Sorpresa. Positiva. Perchè a ventiquattro ore di distanza da un'infermeria che all'esterno esponeva il cartello del tutto esaurito, la lista dei convocati per la Sampdoria diramata ieri nel pomeriggio da Eusebio Di Francesco, ci ha fatto capire che si è liberato più di qualche letto. Tre pre la precisione, visto che i nomi di Daniele De Rossi, Stephan El Shaarawy e Diego Perotti fanno parte dei giocatori che stasera saranno a disposizione del tecnico per la delicata, anzi di più, replica della sfida contro la Doria ad appena quattro giorni dalla precedente. Nessuno se lo aspettava. Sembrava ci fosse una piccola speranziella solo per Diego Perotti. E, invece, l'ultimo allenamento che i tre hanno regolarmente svolto con i compagni, a Di Francesco ha dato le risposte che auspicava per poter avere a disposizione almeno una rosa più completa di quella che sarebbe stata senza i tre in questione. Oltretutto è molto probabile che uno dei tre possa far parte della formazione titolare. Tutti gli indizi, fino a prova contraria, fanno pensare che sarà il Faraone a far parte degli undici che andranno in campo al fischio d'inizio. E il probabile impiego di El Shaarawy, vorrà dire che Di Francesco potrebbe mandare in campo il tridente più tridente di sempre, formato da tre punte di ruolo, Schick sulla corsia destra, Dzeko al centro e, appunto, il Faraone sulla preferita corsia sinistra. Un tridente praticamente inedito, l'ennesimo in una stagione in cui i tre ruoli offensivi, bosniaco a parte, hanno visto alternarsi una marea di giocatori. In particolare sulla corsia destra, il tecnico giallorosso in questa stagione ha alternato la bellezza (si fa per dire) di otto giocatori diversi tra elementi di ruolo (Under e volendo Florenzi), adattati (Defrel, Schick), sperimentati (Gerson e Nainggolan), spostati (Perotti ed El Shaarawy). Un tourbillon di soluzioni che inizialmente è stato spiegato con la necessità di garantire un turnover ragionato che consentisse al tecnico di poter avere giocatori sempre freschi in quei due ruoli di esterno offensivo che sono quelli, come ha spiegato lo stesso Di Francesco, che vengono spremuti di più dal modulo richiesto dal tecnico.

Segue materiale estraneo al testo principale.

<file path="config.mk">
export PLATFORM = sky130hd
export DESIGN_NAME = l_alu_complex_flat
export DESIGN_NICKNAME = d
export VERILOG_FILES = /design/src/rtl/l_alu_complex_if.sv /design/src/rtl/l_alu_complex.sv /design/src/flat_wrapper.sv
export SDC_FILE = /design/constraint.sdc
export NUM_CORES = 1
export LEC_CHECK = 0
export ABC_AREA = 0
export CAP_MARGIN = 20
export CORE_UTILIZATION = 40
export CTS_CLUSTER_DIAMETER = 120
export CTS_CLUSTER_SIZE = 16
export DETAILED_ROUTE_END_ITERATION = 8
export PLACE_DENSITY = 0.57
export SKIP_LAST_GASP = 1
export SYNTH_ARGS = -nofsm -noshare
export SYNTH_HDL_FRONTEND = slang
export SYNTH_SLANG_ARGS = --single-unit
</file>
<file path="constraint.sdc">
create_clock -name clk -period 6.85 [get_ports clk]
set_input_delay 0.685 -clock clk [delete_from_list [all_inputs] [get_ports clk]]
set_output_delay 0.685 -clock clk [all_outputs]
set_load 0.005 [all_outputs]
</file>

Per gli altri due recuperati, invece, sembra che ci siano poche possibilità di far parte della formazione iniziale. Anche perché Di Francesco non sembra volerne rischiare più di uno, considerando che fino a tre giorni fa il loro recupero sembrava possibile solo per gli ottimisti più convinti. Questo vuole dire che i tre di centrocampo saranno Strootman ancora nel ruolo di regista davanti alla difesa, con Nainggolan e Pellegrini nei due ruoli di intermedi. A meno che il tecnico non decida di sorprendere, inserendo magari Gerson in mezzo al campo decidendo di spostare Nainggolan più avanti (magari con qualche accorgimento tattico che potrebbe portare la Roma a schierarsi con un modulo vicino anche al quattro-uno-quattro-uno).

Una novità c'è da aspettarsela nel reparto difensivo, soprattutto considerando che quella di domani sera per i giallorossi sarà la terza partita in sette giorni. E il maggiore indiziato ad avere un turno di riposo, sembra essere Federico Fazio. A Genova l'argentino ha ribadito di non attraversare il suo momento migliore, forse le vacanze e lo yoga non gli hanno fatto bene. Stasera all'Olimpico potrebbe lasciare il posto a Juan Jesus sperando di ritrovare il brasiliano della prima parte della stagione e non quello, balbettante, visto nelle ultime esibizioni con la maglia giallorossa. Per il resto Manolas dovrebbe stare al suo posto, così come Kolarov a sinistra anche se il serbo sta accusando un po' la fatica del superutilizzo. A destra nemmeno vogliamo pensare a un turno di stop per Florenzi (tra i migliori a Genova), se non altro perché vorrebbe dire rivedere in campo Bruno Peres. Meglio di no.

ROMA (4-3-3): Alisson; Florenzi, Manolas, Juan Jesus, Kolarov; Pellegrini, Strootman, Nainggolan; Schick, Dzeko, El Shaarawy.
SAMPDORIA (4-3-1-2): Viviano; Bereszyński, Silvestre, Ferrari, Murru; Praet, Torreira, Linetty; Ramirez; Caprari, Zapata.